[Saved entries]
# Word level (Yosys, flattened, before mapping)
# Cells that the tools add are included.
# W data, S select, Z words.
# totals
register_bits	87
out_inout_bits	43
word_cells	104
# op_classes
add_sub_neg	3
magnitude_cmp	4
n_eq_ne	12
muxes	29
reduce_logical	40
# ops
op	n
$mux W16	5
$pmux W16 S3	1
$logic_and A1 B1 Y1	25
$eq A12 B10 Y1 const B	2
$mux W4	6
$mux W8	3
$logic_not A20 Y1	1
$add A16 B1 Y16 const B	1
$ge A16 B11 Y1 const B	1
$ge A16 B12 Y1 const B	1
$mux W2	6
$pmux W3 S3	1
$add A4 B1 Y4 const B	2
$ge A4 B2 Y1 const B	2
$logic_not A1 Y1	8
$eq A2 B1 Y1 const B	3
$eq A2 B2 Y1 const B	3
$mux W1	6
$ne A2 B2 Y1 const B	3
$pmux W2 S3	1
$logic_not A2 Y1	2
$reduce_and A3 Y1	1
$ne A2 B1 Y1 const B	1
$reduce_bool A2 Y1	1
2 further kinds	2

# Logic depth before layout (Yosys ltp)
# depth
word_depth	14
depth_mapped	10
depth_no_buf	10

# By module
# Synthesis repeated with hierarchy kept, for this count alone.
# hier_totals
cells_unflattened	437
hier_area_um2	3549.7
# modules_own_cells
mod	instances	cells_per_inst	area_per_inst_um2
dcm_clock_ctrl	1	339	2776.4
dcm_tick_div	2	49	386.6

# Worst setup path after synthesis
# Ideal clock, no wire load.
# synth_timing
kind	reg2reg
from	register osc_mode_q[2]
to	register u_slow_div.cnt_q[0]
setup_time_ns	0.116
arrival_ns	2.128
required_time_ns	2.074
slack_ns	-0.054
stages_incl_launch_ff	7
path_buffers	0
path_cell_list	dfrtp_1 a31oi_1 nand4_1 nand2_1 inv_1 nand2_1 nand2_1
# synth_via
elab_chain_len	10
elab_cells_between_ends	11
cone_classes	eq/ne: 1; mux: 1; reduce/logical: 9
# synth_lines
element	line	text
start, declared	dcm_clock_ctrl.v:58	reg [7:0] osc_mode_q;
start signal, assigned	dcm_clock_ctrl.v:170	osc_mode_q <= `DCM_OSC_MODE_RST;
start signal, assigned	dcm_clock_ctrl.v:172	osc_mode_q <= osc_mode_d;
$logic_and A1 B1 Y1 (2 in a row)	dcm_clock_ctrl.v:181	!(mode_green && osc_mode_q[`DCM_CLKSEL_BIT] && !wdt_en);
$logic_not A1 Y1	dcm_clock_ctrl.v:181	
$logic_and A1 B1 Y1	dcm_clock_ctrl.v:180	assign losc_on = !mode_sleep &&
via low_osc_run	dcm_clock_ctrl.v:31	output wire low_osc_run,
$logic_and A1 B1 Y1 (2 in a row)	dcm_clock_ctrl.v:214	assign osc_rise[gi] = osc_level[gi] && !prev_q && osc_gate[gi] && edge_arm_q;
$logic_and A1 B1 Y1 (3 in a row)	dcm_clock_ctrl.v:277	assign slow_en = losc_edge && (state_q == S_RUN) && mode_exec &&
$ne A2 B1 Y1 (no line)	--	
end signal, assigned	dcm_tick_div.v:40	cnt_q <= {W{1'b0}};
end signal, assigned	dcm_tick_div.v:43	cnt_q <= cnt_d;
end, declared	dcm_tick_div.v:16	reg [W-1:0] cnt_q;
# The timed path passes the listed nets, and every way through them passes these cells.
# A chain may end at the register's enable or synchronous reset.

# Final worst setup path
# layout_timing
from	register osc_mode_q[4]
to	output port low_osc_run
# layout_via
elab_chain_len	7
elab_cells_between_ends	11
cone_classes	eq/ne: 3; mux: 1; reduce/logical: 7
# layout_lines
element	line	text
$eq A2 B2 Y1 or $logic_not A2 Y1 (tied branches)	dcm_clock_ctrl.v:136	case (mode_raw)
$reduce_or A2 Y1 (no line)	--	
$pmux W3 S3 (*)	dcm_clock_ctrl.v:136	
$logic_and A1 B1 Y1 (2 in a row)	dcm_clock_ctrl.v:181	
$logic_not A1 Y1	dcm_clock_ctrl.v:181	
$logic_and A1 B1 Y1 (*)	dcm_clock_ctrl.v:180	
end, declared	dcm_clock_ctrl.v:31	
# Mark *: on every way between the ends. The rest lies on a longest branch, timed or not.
## config.mk

```make
export PLATFORM = sky130hd
export DESIGN_NAME = dual_temp_conversion_readout
export DESIGN_NICKNAME = d
export VERILOG_FILES = /design/src/core/dual_temp_conversion_readout.v
export VERILOG_INCLUDE_DIRS = /design/src /design/src/core
export SDC_FILE = /design/constraint.sdc
export NUM_CORES = 1
export LEC_CHECK = 0
export BUFFER_PORTS_ARGS = -buffer_cell sky130_fd_sc_hd__clkbuf_2
export CAP_MARGIN = 40
export CELL_PAD_IN_SITES_DETAIL_PLACEMENT = 0
export CELL_PAD_IN_SITES_GLOBAL_PLACEMENT = 1
export CORE_AREA = 2 2 178 93
export DETAILED_ROUTE_END_ITERATION = 8
export DIE_AREA = 0 0 180 95
export PLACE_DENSITY_LB_ADDON = 0.1
export SLEW_MARGIN = 20
export SYNTH_ARGS = -nofsm -noshare
export SYNTH_HDL_FRONTEND = slang
export SYNTH_SLANG_ARGS = --single-unit
```

## constraint.sdc

```tcl
create_clock -name mclk_i -period 5 [get_ports mclk_i]
set_clock_uncertainty 0.15 [all_clocks]
set_input_delay 0.5 -clock mclk_i [delete_from_list [all_inputs] [get_ports mclk_i]]
set_output_delay 0.5 -clock mclk_i [all_outputs]
set_load 0.01 [all_outputs]
```
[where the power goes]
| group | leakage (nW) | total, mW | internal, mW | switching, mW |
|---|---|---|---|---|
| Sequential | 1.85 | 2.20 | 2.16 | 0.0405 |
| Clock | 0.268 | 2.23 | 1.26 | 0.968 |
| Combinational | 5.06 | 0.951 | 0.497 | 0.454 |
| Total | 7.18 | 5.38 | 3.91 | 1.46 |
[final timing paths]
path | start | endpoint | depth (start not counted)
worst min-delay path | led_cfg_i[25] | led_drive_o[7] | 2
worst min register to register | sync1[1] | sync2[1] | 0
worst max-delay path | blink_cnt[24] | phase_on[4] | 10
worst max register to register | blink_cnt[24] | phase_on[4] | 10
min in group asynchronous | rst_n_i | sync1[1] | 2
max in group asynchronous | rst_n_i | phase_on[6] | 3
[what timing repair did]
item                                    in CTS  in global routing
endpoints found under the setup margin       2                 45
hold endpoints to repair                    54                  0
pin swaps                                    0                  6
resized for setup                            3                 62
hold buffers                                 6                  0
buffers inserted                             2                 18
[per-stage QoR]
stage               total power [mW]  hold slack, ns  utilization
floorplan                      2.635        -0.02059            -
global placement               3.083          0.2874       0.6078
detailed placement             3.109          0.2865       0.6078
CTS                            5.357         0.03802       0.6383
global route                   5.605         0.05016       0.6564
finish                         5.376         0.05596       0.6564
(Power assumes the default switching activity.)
==> config.mk <==
export PLATFORM = sky130hd
export DESIGN_NAME = prio_irq_ctrl
export DESIGN_NICKNAME = d
export VERILOG_FILES = /design/src/logic/irq_pkg.sv /design/src/logic/prio_irq_ctrl.sv
export SDC_FILE = /design/constraint.sdc
export NUM_CORES = 1
export LEC_CHECK = 0
export BUFFER_PORTS_ARGS = -buffer_cell sky130_fd_sc_hd__clkbuf_2
export CORE_AREA = 2 2 94 165
export CTS_CLUSTER_SIZE = 14
export DETAILED_ROUTE_END_ITERATION = 10
export DIE_AREA = 0 0 96 167
export PLACE_DENSITY = 0.8
export SKIP_CTS_REPAIR_TIMING = 1
export SYNTH_ARGS = -nofsm -noshare
export SYNTH_HDL_FRONTEND = slang
export SYNTH_SLANG_ARGS = --single-unit
==> constraint.sdc <==
create_clock -name clk_i -period 2 [get_ports clk_i]
set_input_delay 0.3 -clock clk_i [delete_from_list [all_inputs] [get_ports clk_i]]
set_output_delay 0.3 -clock clk_i [all_outputs]
set_load 0.1 [all_outputs]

◆ **Problem to solve**
Copy the lines above exactly. Start with the line containing "Y1 or $logic_not", end with the line containing "[where the power goes]", and include both.

◆ **Response to this task**
$eq A2 B2 Y1 or $logic_not A2 Y1 (tied branches)	dcm_clock_ctrl.v:136	case (mode_raw)
$reduce_or A2 Y1 (no line)	--	
$pmux W3 S3 (*)	dcm_clock_ctrl.v:136	
$logic_and A1 B1 Y1 (2 in a row)	dcm_clock_ctrl.v:181	
$logic_not A1 Y1	dcm_clock_ctrl.v:181	
$logic_and A1 B1 Y1 (*)	dcm_clock_ctrl.v:180	
end, declared	dcm_clock_ctrl.v:31	
# Mark *: on every way between the ends. The rest lies on a longest branch, timed or not.
## config.mk

```make
export PLATFORM = sky130hd
export DESIGN_NAME = dual_temp_conversion_readout
export DESIGN_NICKNAME = d
export VERILOG_FILES = /design/src/core/dual_temp_conversion_readout.v
export VERILOG_INCLUDE_DIRS = /design/src /design/src/core
export SDC_FILE = /design/constraint.sdc
export NUM_CORES = 1
export LEC_CHECK = 0
export BUFFER_PORTS_ARGS = -buffer_cell sky130_fd_sc_hd__clkbuf_2
export CAP_MARGIN = 40
export CELL_PAD_IN_SITES_DETAIL_PLACEMENT = 0
export CELL_PAD_IN_SITES_GLOBAL_PLACEMENT = 1
export CORE_AREA = 2 2 178 93
export DETAILED_ROUTE_END_ITERATION = 8
export DIE_AREA = 0 0 180 95
export PLACE_DENSITY_LB_ADDON = 0.1
export SLEW_MARGIN = 20
export SYNTH_ARGS = -nofsm -noshare
export SYNTH_HDL_FRONTEND = slang
export SYNTH_SLANG_ARGS = --single-unit
```

## constraint.sdc

```tcl
create_clock -name mclk_i -period 5 [get_ports mclk_i]
set_clock_uncertainty 0.15 [all_clocks]
set_input_delay 0.5 -clock mclk_i [delete_from_list [all_inputs] [get_ports mclk_i]]
set_output_delay 0.5 -clock mclk_i [all_outputs]
set_load 0.01 [all_outputs]
```
[where the power goes]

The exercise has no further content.